* [ACTION ITEM]:
Your job is to set down the stretch of entries that opens with the line containing "sample_d = load ? pending_q : sample_q;" and closes with the line containing "if (ORDER == 2) begin : g_ord2". Keep both end lines, copy each exactly, and add nothing.

[Stored data]
================

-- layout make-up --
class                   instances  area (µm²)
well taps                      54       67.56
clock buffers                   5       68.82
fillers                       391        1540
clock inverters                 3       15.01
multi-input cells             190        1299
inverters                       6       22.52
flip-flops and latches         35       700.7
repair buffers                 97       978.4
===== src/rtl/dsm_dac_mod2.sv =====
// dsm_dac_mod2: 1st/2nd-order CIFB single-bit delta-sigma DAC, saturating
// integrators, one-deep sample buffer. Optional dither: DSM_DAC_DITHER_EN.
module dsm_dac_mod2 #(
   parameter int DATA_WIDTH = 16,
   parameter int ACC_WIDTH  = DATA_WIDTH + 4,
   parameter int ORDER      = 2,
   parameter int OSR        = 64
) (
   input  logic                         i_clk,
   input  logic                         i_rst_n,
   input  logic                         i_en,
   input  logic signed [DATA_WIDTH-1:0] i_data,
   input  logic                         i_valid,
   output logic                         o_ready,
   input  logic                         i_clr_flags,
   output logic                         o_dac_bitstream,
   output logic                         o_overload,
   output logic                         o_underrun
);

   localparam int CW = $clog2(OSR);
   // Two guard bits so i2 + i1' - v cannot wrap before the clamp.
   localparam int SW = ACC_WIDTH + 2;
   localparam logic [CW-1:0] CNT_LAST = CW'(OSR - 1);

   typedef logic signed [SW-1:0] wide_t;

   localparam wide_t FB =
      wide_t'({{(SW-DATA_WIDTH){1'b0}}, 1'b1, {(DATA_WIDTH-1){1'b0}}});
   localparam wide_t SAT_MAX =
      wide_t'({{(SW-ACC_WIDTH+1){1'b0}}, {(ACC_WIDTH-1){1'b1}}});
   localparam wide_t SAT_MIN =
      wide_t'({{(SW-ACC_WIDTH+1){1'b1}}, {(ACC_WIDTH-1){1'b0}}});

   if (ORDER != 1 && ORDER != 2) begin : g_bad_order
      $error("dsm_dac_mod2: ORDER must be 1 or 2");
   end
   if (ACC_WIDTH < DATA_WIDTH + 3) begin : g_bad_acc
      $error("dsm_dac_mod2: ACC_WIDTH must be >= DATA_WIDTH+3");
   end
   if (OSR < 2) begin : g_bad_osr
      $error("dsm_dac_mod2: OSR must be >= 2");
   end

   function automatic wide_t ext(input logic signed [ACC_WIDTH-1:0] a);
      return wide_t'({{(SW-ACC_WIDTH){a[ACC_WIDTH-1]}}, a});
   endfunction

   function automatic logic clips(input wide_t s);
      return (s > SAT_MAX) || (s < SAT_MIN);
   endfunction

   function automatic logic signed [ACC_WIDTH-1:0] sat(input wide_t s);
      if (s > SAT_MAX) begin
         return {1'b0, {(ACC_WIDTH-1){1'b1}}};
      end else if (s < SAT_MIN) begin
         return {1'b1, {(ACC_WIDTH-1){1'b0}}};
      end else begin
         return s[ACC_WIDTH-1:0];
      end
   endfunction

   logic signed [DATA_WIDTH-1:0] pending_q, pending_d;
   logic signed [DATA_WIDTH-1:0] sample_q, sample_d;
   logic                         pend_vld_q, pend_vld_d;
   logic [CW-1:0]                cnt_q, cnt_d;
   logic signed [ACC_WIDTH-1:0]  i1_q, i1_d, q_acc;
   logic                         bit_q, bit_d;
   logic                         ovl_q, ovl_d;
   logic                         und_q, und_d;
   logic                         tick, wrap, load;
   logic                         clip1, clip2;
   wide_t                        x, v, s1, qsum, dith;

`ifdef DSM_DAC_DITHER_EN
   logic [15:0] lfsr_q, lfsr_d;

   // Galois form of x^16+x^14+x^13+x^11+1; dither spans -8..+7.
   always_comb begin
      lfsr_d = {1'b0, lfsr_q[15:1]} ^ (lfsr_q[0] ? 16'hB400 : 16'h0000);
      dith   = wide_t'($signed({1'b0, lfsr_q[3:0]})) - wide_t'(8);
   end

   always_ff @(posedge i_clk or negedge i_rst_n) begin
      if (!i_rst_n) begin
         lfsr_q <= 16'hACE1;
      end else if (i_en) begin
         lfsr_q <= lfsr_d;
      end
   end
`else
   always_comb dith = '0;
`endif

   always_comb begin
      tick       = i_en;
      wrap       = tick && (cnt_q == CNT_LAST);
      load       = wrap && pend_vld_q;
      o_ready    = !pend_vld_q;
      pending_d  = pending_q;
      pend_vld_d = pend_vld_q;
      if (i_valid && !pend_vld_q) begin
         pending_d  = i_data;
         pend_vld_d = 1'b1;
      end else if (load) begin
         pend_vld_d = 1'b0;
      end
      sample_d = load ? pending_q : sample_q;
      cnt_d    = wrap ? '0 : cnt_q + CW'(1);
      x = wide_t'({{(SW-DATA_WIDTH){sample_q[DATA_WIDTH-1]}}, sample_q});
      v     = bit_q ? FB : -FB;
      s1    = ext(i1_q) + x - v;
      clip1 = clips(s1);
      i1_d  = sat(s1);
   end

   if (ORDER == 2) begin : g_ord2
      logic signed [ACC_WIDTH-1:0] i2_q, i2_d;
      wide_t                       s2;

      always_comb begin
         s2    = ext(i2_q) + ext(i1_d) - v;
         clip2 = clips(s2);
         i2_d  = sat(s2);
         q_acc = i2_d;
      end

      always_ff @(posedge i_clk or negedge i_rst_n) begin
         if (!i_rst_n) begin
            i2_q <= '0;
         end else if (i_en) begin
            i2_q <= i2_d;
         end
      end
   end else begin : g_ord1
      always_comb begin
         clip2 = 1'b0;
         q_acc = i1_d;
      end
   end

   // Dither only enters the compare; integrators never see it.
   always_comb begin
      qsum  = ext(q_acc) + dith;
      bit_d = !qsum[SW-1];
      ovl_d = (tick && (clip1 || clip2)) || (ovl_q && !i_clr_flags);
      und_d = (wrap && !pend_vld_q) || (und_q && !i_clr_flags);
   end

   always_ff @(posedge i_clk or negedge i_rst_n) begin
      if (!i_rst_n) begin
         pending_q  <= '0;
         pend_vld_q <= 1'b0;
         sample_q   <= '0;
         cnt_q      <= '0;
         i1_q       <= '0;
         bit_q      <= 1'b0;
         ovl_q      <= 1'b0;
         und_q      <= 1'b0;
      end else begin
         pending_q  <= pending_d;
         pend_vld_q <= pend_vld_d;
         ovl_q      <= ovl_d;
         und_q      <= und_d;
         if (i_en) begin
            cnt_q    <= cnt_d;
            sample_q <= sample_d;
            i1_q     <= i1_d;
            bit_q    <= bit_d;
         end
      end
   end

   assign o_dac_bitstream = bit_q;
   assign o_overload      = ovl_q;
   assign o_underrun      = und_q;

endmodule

================

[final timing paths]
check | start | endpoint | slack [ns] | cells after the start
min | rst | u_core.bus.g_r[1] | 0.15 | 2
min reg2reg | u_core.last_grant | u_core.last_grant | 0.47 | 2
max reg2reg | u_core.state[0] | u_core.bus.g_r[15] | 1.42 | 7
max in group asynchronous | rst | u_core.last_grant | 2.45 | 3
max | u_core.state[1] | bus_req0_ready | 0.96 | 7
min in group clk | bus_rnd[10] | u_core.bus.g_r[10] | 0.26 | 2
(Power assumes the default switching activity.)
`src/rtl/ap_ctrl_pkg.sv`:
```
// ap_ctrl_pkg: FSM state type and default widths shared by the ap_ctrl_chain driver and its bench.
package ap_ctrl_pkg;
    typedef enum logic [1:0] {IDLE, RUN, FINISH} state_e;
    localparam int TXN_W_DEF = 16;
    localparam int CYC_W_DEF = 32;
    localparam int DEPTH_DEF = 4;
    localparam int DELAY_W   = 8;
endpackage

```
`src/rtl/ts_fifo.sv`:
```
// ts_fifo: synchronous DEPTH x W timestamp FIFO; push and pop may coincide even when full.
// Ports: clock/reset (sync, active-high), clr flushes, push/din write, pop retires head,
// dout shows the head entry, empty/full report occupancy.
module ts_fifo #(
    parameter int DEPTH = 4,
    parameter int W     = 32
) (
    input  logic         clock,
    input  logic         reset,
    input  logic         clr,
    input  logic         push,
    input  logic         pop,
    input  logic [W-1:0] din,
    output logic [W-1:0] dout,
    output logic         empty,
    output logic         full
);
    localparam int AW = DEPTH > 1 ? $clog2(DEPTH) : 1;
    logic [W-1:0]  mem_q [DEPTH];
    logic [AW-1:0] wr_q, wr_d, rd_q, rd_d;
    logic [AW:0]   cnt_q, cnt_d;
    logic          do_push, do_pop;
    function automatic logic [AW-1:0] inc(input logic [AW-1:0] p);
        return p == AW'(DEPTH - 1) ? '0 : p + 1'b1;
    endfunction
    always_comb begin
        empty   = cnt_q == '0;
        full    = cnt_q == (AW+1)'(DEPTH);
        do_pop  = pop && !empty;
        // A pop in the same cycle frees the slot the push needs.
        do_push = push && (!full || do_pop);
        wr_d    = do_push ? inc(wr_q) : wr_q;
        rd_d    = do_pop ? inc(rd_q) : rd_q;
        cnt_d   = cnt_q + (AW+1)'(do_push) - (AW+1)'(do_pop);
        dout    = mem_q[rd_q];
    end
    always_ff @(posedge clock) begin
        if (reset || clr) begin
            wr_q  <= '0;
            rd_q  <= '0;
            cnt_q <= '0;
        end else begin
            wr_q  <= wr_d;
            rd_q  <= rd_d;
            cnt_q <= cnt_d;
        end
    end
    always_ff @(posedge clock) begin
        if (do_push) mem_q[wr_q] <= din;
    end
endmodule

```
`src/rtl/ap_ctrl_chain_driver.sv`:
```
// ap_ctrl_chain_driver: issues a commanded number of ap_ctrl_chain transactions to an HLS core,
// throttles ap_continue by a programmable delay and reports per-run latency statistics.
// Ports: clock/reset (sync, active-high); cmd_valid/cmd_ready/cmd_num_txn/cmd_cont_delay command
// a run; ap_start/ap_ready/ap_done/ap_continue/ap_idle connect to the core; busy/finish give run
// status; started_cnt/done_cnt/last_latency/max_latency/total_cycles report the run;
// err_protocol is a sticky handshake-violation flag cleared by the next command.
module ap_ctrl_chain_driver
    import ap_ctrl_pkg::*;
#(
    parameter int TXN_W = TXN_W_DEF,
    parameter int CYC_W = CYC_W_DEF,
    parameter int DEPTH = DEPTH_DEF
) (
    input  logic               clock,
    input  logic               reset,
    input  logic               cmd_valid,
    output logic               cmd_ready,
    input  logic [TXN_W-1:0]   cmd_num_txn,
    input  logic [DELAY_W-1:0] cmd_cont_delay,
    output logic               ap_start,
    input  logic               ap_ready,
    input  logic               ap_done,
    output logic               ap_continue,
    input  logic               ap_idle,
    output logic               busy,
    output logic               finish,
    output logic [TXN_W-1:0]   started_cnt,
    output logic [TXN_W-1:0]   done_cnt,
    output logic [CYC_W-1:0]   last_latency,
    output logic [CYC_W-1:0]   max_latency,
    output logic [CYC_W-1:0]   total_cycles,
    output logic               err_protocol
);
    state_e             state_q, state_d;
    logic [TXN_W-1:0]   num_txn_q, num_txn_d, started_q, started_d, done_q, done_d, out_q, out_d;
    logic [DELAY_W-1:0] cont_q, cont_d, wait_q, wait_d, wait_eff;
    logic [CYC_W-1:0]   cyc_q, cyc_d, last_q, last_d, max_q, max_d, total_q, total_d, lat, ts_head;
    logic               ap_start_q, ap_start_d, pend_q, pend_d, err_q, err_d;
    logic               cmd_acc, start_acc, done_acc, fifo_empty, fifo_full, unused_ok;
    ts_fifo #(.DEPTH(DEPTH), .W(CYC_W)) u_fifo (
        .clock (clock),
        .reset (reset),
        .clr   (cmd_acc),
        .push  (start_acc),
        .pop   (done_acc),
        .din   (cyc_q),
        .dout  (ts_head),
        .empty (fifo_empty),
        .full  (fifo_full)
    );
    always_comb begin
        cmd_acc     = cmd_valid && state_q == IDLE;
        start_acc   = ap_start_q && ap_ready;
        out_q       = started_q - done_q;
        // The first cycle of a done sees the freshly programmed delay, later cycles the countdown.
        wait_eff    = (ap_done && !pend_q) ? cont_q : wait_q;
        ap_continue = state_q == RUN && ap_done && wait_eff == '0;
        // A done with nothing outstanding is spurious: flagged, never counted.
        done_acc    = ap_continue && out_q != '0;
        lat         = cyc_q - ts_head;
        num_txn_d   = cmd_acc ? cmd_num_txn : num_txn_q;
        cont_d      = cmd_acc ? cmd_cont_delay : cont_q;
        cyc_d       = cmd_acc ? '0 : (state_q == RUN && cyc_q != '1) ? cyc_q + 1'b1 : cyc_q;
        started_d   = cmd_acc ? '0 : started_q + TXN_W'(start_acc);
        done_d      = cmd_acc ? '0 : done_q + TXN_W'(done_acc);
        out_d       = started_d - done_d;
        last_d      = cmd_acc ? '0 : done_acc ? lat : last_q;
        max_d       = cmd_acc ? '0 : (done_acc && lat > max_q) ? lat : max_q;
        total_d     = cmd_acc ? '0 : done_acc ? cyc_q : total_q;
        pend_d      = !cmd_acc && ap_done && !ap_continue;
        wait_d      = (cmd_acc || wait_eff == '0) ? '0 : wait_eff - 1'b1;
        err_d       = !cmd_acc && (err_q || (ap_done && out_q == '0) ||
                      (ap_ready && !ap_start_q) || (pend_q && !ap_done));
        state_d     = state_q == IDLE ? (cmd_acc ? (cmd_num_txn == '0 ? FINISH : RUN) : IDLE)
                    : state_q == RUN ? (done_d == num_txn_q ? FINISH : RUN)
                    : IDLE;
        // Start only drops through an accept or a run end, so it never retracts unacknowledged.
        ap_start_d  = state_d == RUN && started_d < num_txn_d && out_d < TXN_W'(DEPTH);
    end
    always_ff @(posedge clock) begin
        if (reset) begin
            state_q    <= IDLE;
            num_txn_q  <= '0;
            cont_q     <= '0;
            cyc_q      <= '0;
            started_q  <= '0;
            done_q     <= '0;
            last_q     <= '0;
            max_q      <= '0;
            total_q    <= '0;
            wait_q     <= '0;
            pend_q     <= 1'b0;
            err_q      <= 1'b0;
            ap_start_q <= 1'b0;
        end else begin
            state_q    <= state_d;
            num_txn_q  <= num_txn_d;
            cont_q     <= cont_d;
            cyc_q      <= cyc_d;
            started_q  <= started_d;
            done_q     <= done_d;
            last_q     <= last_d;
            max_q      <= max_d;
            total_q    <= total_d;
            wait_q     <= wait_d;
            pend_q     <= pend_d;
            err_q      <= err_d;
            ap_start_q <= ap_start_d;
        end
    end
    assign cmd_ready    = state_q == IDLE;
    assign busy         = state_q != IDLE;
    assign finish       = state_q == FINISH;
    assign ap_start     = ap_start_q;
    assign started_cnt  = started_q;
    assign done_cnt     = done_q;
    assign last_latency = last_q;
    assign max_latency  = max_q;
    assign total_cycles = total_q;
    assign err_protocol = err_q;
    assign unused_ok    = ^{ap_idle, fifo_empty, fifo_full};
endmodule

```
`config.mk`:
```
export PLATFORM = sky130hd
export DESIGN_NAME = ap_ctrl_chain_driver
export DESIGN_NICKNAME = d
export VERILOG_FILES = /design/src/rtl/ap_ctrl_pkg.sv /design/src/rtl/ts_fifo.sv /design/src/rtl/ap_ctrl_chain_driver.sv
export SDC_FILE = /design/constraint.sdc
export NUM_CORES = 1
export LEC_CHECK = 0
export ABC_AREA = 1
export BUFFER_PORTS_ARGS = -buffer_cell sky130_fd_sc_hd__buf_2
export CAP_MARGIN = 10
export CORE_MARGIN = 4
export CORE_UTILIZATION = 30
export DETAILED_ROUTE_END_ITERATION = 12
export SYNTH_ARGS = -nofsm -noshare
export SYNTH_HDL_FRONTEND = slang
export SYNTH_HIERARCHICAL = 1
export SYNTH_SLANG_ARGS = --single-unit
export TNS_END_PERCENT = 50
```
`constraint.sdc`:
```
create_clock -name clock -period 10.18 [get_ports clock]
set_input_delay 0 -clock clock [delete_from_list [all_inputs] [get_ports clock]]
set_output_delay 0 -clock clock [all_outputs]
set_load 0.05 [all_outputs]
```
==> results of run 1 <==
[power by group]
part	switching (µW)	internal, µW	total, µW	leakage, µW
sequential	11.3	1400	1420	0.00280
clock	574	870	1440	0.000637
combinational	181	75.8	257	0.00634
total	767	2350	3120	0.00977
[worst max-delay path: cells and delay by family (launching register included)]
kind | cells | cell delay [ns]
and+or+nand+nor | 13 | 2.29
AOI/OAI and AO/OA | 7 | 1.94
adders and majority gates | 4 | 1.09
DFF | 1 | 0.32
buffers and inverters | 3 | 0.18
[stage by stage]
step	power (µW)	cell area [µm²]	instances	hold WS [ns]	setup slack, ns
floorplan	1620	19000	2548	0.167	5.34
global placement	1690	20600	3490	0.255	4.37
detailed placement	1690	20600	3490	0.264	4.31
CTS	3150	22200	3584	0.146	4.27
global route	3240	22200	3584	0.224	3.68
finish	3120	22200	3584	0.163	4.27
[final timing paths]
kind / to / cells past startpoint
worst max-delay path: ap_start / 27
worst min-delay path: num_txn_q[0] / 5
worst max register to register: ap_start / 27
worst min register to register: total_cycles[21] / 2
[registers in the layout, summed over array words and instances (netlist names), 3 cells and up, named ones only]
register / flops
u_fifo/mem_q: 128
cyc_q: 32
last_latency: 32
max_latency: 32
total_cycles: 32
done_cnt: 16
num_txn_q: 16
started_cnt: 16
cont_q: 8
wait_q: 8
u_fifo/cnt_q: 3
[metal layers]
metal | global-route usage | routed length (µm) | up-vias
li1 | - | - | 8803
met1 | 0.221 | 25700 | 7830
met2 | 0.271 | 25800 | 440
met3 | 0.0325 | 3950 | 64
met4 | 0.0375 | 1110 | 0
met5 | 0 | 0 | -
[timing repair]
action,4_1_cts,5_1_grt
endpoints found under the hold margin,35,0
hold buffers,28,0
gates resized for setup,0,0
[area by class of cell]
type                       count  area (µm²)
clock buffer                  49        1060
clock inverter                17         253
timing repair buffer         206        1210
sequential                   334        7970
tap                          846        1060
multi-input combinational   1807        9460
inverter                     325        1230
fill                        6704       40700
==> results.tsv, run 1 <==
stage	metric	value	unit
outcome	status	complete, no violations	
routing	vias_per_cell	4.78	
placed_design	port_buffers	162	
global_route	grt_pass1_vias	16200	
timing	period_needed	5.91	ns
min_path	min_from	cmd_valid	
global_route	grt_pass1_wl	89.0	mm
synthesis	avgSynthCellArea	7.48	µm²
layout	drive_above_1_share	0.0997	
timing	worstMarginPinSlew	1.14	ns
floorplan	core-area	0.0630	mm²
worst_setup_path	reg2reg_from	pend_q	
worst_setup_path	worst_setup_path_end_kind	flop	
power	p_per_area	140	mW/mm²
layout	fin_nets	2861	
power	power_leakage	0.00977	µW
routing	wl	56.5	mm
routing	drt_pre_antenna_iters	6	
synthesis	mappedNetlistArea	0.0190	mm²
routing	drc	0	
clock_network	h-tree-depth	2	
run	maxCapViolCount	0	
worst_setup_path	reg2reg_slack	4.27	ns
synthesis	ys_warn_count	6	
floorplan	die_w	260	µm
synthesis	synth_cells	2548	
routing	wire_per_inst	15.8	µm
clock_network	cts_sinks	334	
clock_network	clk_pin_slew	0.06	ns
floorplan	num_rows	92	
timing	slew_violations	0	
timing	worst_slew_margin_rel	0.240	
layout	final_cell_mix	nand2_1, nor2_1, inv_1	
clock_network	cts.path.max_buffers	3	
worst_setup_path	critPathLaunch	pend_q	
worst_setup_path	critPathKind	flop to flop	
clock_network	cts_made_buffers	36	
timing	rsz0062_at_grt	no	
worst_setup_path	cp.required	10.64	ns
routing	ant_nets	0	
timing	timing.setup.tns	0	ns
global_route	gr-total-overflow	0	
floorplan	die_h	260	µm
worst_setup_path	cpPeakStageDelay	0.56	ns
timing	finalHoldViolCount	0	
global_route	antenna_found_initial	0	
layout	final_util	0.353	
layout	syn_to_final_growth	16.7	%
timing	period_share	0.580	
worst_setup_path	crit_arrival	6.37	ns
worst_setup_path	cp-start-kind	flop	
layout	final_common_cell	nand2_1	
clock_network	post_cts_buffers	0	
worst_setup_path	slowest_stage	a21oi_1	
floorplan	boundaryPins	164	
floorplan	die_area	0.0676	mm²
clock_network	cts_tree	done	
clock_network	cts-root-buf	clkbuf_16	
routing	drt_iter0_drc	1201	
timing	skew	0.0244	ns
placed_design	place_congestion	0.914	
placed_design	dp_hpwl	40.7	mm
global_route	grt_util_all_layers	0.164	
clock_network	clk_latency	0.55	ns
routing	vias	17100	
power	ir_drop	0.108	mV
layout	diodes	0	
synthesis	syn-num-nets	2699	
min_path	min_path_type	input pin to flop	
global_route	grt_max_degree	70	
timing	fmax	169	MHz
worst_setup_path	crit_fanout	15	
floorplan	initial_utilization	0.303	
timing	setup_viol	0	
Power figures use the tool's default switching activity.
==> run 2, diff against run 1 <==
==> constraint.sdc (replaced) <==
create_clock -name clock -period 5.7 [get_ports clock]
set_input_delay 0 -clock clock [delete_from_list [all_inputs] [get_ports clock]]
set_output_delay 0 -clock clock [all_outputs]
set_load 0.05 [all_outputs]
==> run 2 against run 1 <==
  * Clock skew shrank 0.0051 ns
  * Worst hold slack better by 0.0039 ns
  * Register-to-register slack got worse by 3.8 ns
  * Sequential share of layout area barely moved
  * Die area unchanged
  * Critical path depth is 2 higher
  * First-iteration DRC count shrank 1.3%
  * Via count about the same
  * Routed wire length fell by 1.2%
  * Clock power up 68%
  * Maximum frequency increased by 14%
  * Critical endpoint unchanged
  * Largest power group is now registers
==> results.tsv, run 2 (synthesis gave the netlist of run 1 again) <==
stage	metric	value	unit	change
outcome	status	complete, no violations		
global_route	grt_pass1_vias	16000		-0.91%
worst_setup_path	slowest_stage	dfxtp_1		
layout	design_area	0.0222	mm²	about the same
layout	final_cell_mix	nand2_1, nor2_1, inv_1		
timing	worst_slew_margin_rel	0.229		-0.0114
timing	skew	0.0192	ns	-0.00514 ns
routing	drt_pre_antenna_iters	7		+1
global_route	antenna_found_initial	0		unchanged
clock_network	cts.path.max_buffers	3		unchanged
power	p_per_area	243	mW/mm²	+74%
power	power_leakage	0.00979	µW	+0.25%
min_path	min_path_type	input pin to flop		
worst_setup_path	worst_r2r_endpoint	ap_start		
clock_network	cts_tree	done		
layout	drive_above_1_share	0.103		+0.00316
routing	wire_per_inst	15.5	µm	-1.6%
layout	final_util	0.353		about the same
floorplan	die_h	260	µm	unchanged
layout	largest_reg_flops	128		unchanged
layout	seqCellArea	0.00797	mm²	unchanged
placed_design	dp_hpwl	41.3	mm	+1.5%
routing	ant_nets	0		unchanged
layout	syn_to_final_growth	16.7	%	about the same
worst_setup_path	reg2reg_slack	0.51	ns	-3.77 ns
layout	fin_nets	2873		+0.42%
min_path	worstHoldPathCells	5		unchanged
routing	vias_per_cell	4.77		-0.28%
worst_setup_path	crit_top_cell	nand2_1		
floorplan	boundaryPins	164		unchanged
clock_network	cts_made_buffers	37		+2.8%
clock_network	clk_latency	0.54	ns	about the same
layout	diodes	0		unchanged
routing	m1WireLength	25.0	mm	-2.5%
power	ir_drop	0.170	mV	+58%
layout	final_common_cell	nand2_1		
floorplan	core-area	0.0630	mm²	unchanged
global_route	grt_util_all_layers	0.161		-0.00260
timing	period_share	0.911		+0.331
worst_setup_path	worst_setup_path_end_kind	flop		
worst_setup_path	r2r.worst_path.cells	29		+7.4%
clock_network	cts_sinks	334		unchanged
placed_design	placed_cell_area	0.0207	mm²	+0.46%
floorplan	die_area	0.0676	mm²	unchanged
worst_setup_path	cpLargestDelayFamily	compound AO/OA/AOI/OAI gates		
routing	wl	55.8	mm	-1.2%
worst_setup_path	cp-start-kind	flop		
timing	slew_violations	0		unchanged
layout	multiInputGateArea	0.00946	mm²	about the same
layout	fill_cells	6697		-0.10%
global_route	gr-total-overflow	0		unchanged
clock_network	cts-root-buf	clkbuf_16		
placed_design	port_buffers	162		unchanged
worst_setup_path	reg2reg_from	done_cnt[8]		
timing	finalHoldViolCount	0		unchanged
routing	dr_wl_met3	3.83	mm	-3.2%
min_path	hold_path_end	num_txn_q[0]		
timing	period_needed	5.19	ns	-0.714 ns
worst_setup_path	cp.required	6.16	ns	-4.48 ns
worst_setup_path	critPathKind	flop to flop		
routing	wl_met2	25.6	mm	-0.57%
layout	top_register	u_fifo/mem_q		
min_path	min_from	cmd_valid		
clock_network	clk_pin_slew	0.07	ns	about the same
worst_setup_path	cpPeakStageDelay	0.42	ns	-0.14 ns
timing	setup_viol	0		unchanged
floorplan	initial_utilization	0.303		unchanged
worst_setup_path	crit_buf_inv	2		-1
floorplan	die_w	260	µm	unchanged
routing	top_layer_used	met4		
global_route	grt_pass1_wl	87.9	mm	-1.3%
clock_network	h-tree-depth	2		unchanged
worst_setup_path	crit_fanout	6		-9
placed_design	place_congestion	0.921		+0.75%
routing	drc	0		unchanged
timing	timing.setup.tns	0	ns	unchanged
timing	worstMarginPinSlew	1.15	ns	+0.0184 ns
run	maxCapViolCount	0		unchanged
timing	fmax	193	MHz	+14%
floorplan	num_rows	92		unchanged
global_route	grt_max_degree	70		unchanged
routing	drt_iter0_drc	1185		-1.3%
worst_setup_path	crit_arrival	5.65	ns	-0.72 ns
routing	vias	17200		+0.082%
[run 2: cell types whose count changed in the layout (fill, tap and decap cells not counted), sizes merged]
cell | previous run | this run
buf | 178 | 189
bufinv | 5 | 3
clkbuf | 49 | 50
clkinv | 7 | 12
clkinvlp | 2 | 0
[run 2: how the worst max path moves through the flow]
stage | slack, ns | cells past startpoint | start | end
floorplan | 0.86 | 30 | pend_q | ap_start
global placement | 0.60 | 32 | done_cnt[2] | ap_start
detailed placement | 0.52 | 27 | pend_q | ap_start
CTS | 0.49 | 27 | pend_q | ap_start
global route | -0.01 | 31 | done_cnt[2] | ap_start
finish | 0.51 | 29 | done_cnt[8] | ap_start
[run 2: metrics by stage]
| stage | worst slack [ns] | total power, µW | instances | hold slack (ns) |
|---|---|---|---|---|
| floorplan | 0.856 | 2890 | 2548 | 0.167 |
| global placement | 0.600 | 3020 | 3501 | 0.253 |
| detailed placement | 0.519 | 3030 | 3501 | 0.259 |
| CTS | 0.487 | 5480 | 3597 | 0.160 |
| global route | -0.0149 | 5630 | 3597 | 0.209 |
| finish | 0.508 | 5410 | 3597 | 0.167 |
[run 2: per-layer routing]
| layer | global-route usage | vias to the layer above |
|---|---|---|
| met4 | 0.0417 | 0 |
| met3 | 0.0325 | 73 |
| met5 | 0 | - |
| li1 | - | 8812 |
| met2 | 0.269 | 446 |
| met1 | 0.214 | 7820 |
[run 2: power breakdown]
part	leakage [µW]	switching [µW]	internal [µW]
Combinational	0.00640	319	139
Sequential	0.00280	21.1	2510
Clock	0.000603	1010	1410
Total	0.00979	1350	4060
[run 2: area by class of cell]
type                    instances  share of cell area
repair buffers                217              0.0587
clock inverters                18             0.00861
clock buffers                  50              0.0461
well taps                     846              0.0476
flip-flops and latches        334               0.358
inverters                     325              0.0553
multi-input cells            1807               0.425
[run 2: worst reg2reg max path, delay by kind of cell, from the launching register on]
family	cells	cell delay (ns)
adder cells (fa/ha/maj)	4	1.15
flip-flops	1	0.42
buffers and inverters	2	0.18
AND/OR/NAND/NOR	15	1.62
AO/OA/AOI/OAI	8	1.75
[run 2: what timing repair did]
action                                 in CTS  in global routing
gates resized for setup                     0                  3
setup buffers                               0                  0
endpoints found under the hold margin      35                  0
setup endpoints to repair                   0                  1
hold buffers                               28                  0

================

* [OUTPUT OF THE TASK]:
      sample_d = load ? pending_q : sample_q;
      cnt_d    = wrap ? '0 : cnt_q + CW'(1);
      x = wide_t'({{(SW-DATA_WIDTH){sample_q[DATA_WIDTH-1]}}, sample_q});
      v     = bit_q ? FB : -FB;
      s1    = ext(i1_q) + x - v;
      clip1 = clips(s1);
      i1_d  = sat(s1);
   end

   if (ORDER == 2) begin : g_ord2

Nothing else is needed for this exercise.